NeRF-VO: Real-Time Sparse Visual Odometry with Neural Radiance Fields
Jens Naumann, Binbin Xu, Stefan Leutenegger, Xingxing Zuo
TL;DR
NeRF-VO tackles real-time monocular visual odometry by fusing a fast, learning-based sparse VO front-end with a neural implicit dense mapping back-end. It uses sparse pose and patch-depth estimates from DPVO, augments them with monocular dense depth and surface normals, and optimizes a Nerfacto-based NeRF in a jointly learned framework with pose refinement. The key contributions include the sparse-to-dense scale alignment, monocular depth/normal priors, and a tightly integrated, asynchronous system that achieves state-of-the-art pose accuracy, dense reconstruction, and novel view synthesis while maintaining low tracking latency and memory usage.

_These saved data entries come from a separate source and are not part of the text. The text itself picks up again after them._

[config.mk]
export PLATFORM = sky130hd
export DESIGN_NAME = store_lane_queue
export DESIGN_NICKNAME = d
export VERILOG_FILES = /design/src/rtl/store_lane_queue.sv
export SDC_FILE = /design/constraint.sdc
export NUM_CORES = 1
export LEC_CHECK = 0
export ABC_CLOCK_PERIOD_IN_PS = 6300
export CORE_ASPECT_RATIO = 0.5
export CORE_MARGIN = 2
export CORE_UTILIZATION = 35
export CTS_BUF_LIST = sky130_fd_sc_hd__clkbuf_8
export DETAILED_ROUTE_END_ITERATION = 10
export GPL_ROUTABILITY_DRIVEN = 0
export GPL_TIMING_DRIVEN = 1
export SKIP_CTS_REPAIR_TIMING = 1
export SYNTH_ARGS = -nofsm -noshare
export SYNTH_HDL_FRONTEND = slang
export SYNTH_SLANG_ARGS = --single-unit
[constraint.sdc]
create_clock -name clk -period 6.3 [get_ports clk]
set_input_delay 1.26 -clock clk [delete_from_list [all_inputs] [get_ports clk]]
set_output_delay 1.26 -clock clk [all_outputs]
set_load 0.05 [all_outputs]
<file path="src/rtl/vend_dispense_ctrl.sv">
// Vending dispense controller: coin credit, vend/change sequencing, and the
// 4-phase changeState / cancelled handshakes with the selector FSM.
module vend_dispense_ctrl #(
  parameter int unsigned CREDIT_W        = 8,
  parameter int unsigned MAX_CREDIT      = 255,
  parameter int unsigned DISPENSE_CYCLES = 4
) (
  input  logic                clk,
  input  logic                rst_n,
  input  logic [1:0]          state,
  input  logic [3:0]          index,
  input  logic [CREDIT_W-1:0] price,
  input  logic                coin_valid,
  input  logic [CREDIT_W-1:0] coin_value,
  input  logic                cancelled,
  input  logic                changeStateDone,
  output logic                changeState,
  output logic                cancelledDone,
  output logic                dispense,
  output logic [3:0]          dispense_index,
  output logic                change_valid,
  output logic [CREDIT_W-1:0] change_amount,
  output logic                coin_reject,
  output logic [CREDIT_W-1:0] credit,
  output logic                busy
);

  localparam int unsigned CNT_W = (DISPENSE_CYCLES > 1) ? $clog2(DISPENSE_CYCLES) : 1;

  typedef enum logic [2:0] {
    S_IDLE,
    S_VEND,
    S_CHANGE,
    S_HS_REQ,
    S_HS_REL,
    S_REFUND,
    S_CAN_ACK
  } st_t;

  st_t                 cur, nxt;
  logic [CNT_W-1:0]    cnt_q;
  logic [CREDIT_W-1:0] credit_q;
  logic [CREDIT_W-1:0] price_q;
  logic [3:0]          index_q;
  logic                coin_reject_q;
  logic [CREDIT_W:0]   coin_sum;
  logic                coin_ok;
  logic                vend_go;
  logic                cnt_done;

  // Sum carried one bit wider so an overflowing coin is detected, not wrapped.
  assign coin_sum = {1'b0, credit_q} + {1'b0, coin_value};
  assign coin_ok  = coin_valid && (cur == S_IDLE) &&
                    (coin_sum <= (CREDIT_W+1)'(MAX_CREDIT));
  // Decision uses registered (pre-coin) credit, so a same-cycle coin never funds it.
  assign vend_go  = (state == 2'b01) && (credit_q >= price);
  assign cnt_done = (cnt_q == CNT_W'(DISPENSE_CYCLES - 1));

  // State register.
  always_ff @(posedge clk or negedge rst_n) begin
    if (!rst_n) cur <= S_IDLE;
    else        cur <= nxt;
  end

  // Next-state logic; cancel has priority over a vend in IDLE.
  always_comb begin
    nxt = cur;
    unique case (cur)
      S_IDLE: begin
        if (cancelled)    nxt = S_REFUND;
        else if (vend_go) nxt = S_VEND;
      end
      S_VEND:    if (cnt_done) nxt = S_CHANGE;
      S_CHANGE:  nxt = S_HS_REQ;
      S_HS_REQ:  if (changeStateDone) nxt = S_HS_REL;
      S_HS_REL:  if (!changeStateDone) nxt = S_IDLE;
      S_REFUND:  nxt = S_CAN_ACK;
      S_CAN_ACK: if (!cancelled) nxt = S_IDLE;
      default:   nxt = S_IDLE;
    endcase
  end

  // Moore outputs decoded from the state register.
  always_comb begin
    changeState   = (cur == S_HS_REQ);
    cancelledDone = (cur == S_CAN_ACK);
    dispense      = (cur == S_VEND);
    change_valid  = (cur == S_CHANGE) || (cur == S_REFUND);
    busy          = (cur != S_IDLE);
    change_amount = '0;
    if (cur == S_CHANGE)      change_amount = credit_q - price_q;
    else if (cur == S_REFUND) change_amount = credit_q;
  end

  // Credit accumulation, coin rejection, vend latching and dispense timing.
  always_ff @(posedge clk or negedge rst_n) begin
    if (!rst_n) begin
      credit_q      <= '0;
      price_q       <= '0;
      index_q       <= '0;
      coin_reject_q <= 1'b0;
      cnt_q         <= '0;
    end else begin
      if (cur == S_CHANGE || cur == S_REFUND) credit_q <= '0;
      else if (coin_ok)                       credit_q <= coin_sum[CREDIT_W-1:0];
      coin_reject_q <= coin_valid && !coin_ok;
      if (cur == S_IDLE && !cancelled && vend_go) begin
        price_q <= price;
        index_q <= index;
      end
      cnt_q <= (cur == S_VEND && !cnt_done) ? cnt_q + 1'b1 : '0;
    end
  end

  assign credit         = credit_q;
  assign coin_reject    = coin_reject_q;
  assign dispense_index = index_q;

endmodule
</file>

The work demonstrates strong performance across synthetic and real datasets, highlighting potential for real-time neural SLAM-enabled robotics and AR applications, and suggests future work to further fuse scene constraints into the pose front-end.
Abstract
We introduce a novel monocular visual odometry (VO) system, NeRF-VO, that integrates learning-based sparse visual odometry for low-latency camera tracking and a neural radiance scene representation for fine-detailed dense reconstruction and novel view synthesis. Our system initializes camera poses using sparse visual odometry and obtains view-dependent dense geometry priors from a monocular prediction network. We harmonize the scale of poses and dense geometry, treating them as supervisory cues to train a neural implicit scene representation. NeRF-VO demonstrates exceptional performance in both photometric and geometric fidelity of the scene representation by jointly optimizing a sliding window of keyframed poses and the underlying dense geometry, which is accomplished through training the radiance field with volume rendering. We surpass SOTA methods in pose estimation accuracy, novel view synthesis fidelity, and dense reconstruction quality across a variety of synthetic and real-world datasets while achieving a higher camera tracking frequency and consuming less GPU memory.